December corn is trading 1 1/2 cent lower near 7:30 am CST. The market tried to sustain a move higher overnight but broke lower following the open of European markets. Dalian corn is trading lower. The Euro edged lower along with European stocks following data that showed Spain's economy shrunk by 0.4% in the 2nd quarter vs. 0.3% in the 1st. The US Dollar traded lower overnight and crude oil is slightly higher which is offering support to grain markets this morning.
December corn attempted to shrug off negative technical pressure yesterday but bulls ultimately gave in and headed to the sidelines. Sluggish export inspection numbers have provided ammo to the bear camp that suggest that rationing is taking place in the export market. The slow sales pace reflects a demand shift from major importers to South American and Black Sea grain. Morning news services report that a Ukrainian analyst has cut the grain export forecast for Ukraine to 21.15 million tonnes vs. 23.33 previous may have helped support. They also noted that the Ukraine corn harvest would not exceed 19 million tonnes and exports would total 12.5. The USDA estimates Ukraine corn production at 21 million tonnes and 12.50 million tonnes of exports.
Profit taking in bull calendar spreads has been the highlight since last week. The December contract has now moved to a discount to the March and the March contract has moved from a 10 cent premium to a 6 cent premium to the May. The unwinding of the spreads along with the steady tone of the cash market signals that new crop harvest is now underway and traders expect cash grain movement to pick up in the coming weeks. Decatur, IL corn was bid 55 cents over the September contract and Burns Harbor, IN corn was bid 20 cents under the September contract. Both locations held bids unchanged from the day prior. Basis levels in the Gulf of Mexico may see support in the short term due to the suspension of barge traffic from Baton Rouge, LA to the US Gulf and the temporary closure of multiple commercial export facilities. These actions are a result of Tropical Storm Isaac.

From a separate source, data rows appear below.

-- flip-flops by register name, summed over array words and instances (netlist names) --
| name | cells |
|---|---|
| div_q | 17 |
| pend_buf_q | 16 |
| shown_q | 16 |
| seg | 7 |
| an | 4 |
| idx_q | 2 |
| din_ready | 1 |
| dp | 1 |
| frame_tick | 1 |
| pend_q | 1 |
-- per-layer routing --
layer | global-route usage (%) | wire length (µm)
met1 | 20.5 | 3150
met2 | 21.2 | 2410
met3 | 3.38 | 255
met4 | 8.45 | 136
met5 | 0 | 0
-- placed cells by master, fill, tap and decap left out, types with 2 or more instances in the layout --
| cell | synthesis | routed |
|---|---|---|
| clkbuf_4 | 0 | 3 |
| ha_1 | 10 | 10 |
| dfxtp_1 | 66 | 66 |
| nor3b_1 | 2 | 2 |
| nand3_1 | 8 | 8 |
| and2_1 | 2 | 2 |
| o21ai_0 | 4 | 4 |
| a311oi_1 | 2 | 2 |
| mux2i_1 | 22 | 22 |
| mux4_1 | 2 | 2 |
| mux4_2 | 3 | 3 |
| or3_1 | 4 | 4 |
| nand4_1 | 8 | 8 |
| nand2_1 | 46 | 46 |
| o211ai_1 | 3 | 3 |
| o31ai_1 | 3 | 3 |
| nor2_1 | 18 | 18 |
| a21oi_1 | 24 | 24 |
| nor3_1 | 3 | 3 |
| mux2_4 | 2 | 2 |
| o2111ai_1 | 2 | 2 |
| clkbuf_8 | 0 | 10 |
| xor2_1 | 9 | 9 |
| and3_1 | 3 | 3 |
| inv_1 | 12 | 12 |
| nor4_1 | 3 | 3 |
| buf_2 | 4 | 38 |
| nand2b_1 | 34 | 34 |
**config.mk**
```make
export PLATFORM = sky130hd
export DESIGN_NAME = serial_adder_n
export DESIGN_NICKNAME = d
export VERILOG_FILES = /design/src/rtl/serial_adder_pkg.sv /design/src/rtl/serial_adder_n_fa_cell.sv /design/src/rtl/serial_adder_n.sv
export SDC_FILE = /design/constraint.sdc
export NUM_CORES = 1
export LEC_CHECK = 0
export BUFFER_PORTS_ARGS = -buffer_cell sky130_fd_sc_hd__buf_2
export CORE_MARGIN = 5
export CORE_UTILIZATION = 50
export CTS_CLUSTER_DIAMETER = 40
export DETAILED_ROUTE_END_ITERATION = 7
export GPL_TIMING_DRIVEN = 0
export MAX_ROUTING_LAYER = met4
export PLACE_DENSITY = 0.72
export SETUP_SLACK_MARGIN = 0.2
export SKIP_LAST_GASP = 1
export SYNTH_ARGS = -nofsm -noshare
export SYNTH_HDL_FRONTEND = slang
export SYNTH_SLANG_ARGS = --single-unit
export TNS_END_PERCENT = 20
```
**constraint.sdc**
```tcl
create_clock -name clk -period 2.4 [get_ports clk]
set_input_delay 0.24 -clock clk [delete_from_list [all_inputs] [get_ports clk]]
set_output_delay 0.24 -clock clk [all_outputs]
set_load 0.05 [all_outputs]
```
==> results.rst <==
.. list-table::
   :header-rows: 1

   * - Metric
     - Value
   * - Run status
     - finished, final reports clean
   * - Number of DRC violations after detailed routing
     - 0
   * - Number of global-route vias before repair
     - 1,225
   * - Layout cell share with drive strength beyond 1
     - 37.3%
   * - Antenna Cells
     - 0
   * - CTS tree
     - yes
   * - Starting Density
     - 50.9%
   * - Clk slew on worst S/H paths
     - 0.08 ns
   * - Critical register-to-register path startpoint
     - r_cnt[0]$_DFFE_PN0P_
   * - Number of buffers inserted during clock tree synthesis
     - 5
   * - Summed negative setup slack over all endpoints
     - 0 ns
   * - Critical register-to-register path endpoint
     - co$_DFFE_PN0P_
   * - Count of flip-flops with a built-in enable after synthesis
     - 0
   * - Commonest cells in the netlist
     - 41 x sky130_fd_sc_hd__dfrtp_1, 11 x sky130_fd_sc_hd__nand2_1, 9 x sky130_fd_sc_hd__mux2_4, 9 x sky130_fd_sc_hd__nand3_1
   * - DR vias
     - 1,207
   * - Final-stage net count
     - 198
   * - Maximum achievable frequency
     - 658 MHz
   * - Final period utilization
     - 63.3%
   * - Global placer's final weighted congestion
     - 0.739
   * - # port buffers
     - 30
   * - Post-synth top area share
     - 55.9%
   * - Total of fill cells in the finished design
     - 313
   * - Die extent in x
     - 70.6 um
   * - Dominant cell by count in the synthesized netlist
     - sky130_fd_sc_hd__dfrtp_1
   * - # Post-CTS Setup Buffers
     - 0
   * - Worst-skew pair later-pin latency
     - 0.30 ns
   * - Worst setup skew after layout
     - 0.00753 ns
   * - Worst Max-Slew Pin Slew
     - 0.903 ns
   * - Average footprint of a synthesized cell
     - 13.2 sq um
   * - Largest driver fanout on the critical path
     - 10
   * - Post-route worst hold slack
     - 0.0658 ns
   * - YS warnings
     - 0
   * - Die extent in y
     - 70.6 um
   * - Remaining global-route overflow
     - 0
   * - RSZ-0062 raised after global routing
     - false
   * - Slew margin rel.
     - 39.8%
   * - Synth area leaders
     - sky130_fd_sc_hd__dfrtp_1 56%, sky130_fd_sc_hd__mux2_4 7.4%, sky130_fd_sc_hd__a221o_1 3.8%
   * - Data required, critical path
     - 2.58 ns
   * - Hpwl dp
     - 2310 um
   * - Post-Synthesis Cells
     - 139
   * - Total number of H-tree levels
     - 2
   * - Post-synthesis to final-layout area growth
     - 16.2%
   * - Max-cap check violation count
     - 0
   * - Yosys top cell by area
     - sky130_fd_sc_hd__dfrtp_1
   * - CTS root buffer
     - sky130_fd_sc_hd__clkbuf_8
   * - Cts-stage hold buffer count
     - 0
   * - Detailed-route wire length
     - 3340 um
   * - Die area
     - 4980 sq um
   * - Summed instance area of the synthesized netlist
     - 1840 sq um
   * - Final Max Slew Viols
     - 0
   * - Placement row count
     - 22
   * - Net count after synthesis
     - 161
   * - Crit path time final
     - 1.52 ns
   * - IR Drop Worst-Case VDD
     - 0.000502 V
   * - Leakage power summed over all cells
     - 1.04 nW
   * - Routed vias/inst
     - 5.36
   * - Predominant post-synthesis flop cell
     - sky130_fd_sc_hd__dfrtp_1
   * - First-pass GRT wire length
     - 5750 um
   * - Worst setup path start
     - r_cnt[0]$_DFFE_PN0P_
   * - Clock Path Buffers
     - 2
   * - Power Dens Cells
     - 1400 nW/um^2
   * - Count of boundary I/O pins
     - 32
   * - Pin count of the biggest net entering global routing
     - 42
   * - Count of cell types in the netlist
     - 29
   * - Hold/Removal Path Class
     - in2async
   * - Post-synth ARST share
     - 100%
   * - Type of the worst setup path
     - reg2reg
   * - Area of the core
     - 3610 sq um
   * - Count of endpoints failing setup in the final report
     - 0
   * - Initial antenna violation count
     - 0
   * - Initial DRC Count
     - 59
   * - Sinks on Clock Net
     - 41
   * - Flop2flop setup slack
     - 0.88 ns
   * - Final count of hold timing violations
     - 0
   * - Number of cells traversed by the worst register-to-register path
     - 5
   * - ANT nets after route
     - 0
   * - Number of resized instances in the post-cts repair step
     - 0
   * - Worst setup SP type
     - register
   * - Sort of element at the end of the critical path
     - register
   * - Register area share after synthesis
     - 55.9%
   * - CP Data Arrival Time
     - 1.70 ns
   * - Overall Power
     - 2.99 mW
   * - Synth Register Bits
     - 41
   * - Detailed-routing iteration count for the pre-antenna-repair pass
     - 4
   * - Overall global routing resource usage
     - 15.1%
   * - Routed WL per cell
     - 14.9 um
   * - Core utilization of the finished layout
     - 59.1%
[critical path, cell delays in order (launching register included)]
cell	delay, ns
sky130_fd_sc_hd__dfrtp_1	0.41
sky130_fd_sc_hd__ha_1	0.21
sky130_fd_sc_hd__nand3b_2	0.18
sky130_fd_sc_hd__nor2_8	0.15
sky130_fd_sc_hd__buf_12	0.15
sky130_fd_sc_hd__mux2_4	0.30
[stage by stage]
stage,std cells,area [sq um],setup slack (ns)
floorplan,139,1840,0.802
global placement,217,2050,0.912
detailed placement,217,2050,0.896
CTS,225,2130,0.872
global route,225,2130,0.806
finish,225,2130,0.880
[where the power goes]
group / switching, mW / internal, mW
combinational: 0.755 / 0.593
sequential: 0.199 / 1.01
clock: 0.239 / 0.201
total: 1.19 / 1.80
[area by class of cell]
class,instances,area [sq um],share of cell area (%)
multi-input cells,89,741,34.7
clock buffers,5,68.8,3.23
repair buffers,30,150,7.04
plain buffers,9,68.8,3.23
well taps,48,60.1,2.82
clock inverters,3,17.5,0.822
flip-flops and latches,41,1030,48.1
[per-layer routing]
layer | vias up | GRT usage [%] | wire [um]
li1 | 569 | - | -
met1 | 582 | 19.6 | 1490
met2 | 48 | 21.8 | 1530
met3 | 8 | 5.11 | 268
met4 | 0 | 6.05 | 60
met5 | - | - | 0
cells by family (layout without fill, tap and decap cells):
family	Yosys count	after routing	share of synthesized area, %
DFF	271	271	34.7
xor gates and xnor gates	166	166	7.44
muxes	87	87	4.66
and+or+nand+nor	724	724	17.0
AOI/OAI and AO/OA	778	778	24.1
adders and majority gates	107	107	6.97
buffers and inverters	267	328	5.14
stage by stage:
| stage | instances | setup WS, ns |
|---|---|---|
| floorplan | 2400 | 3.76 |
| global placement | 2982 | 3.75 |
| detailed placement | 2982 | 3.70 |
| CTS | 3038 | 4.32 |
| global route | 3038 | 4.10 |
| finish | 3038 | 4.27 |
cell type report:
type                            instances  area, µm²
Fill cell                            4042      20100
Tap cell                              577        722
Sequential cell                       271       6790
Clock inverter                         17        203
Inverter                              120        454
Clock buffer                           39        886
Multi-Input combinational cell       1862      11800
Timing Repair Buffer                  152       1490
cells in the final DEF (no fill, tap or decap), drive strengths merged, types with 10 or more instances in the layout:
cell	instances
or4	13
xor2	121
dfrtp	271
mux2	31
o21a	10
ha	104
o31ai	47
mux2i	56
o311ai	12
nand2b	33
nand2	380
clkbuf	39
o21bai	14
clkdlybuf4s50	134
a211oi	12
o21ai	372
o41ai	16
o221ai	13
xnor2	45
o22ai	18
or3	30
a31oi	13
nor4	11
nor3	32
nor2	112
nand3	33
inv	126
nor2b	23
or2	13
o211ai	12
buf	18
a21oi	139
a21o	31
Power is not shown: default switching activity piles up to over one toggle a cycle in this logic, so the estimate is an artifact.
--- src/rtl/cpu_pkg.sv ---
// Shared encodings for the multicycle accumulator core: opcodes, FSM states,
// ALU operations and the instruction-class decoder.
package cpu_pkg;

    typedef enum logic [2:0] {
        StIdle   = 3'd0,
        StFetch  = 3'd1,
        StDecode = 3'd2,
        StExec   = 3'd3,
        StWb     = 3'd4,
        StHalt   = 3'd5
    } state_e;

    typedef enum logic [2:0] {
        AluAdd,
        AluSub,
        AluOr,
        AluNand,
        AluShl,
        AluShr
    } alu_op_e;

    typedef enum logic [2:0] {
        ClsAlu,
        ClsLoad,
        ClsStore,
        ClsBranch,
        ClsHalt,
        ClsNop
    } instr_cls_e;

    localparam logic [3:0] OpLoad  = 4'b0000;
    localparam logic [3:0] OpStore = 4'b0010;
    localparam logic [3:0] OpAdd   = 4'b0100;
    localparam logic [3:0] OpSub   = 4'b0110;
    localparam logic [3:0] OpNand  = 4'b1000;
    localparam logic [3:0] OpJ     = 4'b0001;
    localparam logic [3:0] OpBnz   = 4'b0101;
    localparam logic [3:0] OpBpz   = 4'b1001;
    localparam logic [3:0] OpBz    = 4'b1010;
    localparam logic [3:0] OpHalt  = 4'b1100;
    localparam logic [2:0] OpOriLow   = 3'b111;
    localparam logic [2:0] OpShiftLow = 3'b011;

    // ORi and SHIFT are matched on the low three bits before the full opcode.
    function automatic instr_cls_e decode_cls(input logic [3:0] op);
        instr_cls_e cls;
        if (op[2:0] == OpOriLow || op[2:0] == OpShiftLow) begin
            cls = ClsAlu;
        end else begin
            case (op)
                OpLoad:                   cls = ClsLoad;
                OpStore:                  cls = ClsStore;
                OpAdd, OpSub, OpNand:     cls = ClsAlu;
                OpJ, OpBnz, OpBpz, OpBz:  cls = ClsBranch;
                OpHalt:                   cls = ClsHalt;
                default:                  cls = ClsNop;
            endcase
        end
        return cls;
    endfunction

endpackage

Harvest will see brief delays in the southeast and delta as Tropical Storm Isaac heads towards Louisiana and Mississippi. The weekly Corn Harvest report showed 6% of the corn harvest was complete compared to 4% last week and 2% last year. The 10 year average for this time of year is 2%. The weather forecast for the remainder of this week looks mostly warm and dry for the central and western Midwest which is favorable for harvest progress. Farmers note that the pace of harvest should pick up around Central Illinois this week. Heavy rain and high wind could push as far north as western Tennessee and Arkansas which could damage harvest ready corn in the area. The weekly Corn Conditions report showed 22% of the corn crop is rated good/excellent compared to 23% last week. The lowest for this time of year was 18% in 1988. South Dakota conditions fell sharply. Traders are placing less importance in the condition figures at this point but the warmer than normal conditions continue to stress maturing corn crops which could limit price declines in the short term.
Many traders are now beginning to push yield and production estimates lower with more and more traders believing that a combination of lower yield and less harvested acres could push production down to near 10 billion bushels as compared with the current USDA estimate of 10.779 billion. Traders also see a greater loss of corn in the harvesting process this year and poor quality will mean more corn will need to be fed to livestock to achieve the same weight. Reducing demand by another 300 to 700 million bushels from last months USDA estimates will be a difficult task. Corn volume dropped to 171,229 yesterday while open interest saw declines of 7,024 contracts. The lower trade, lower volume, and decline in open interest suggest the trade may not have conviction that this move lower can be sustained over a long period of time.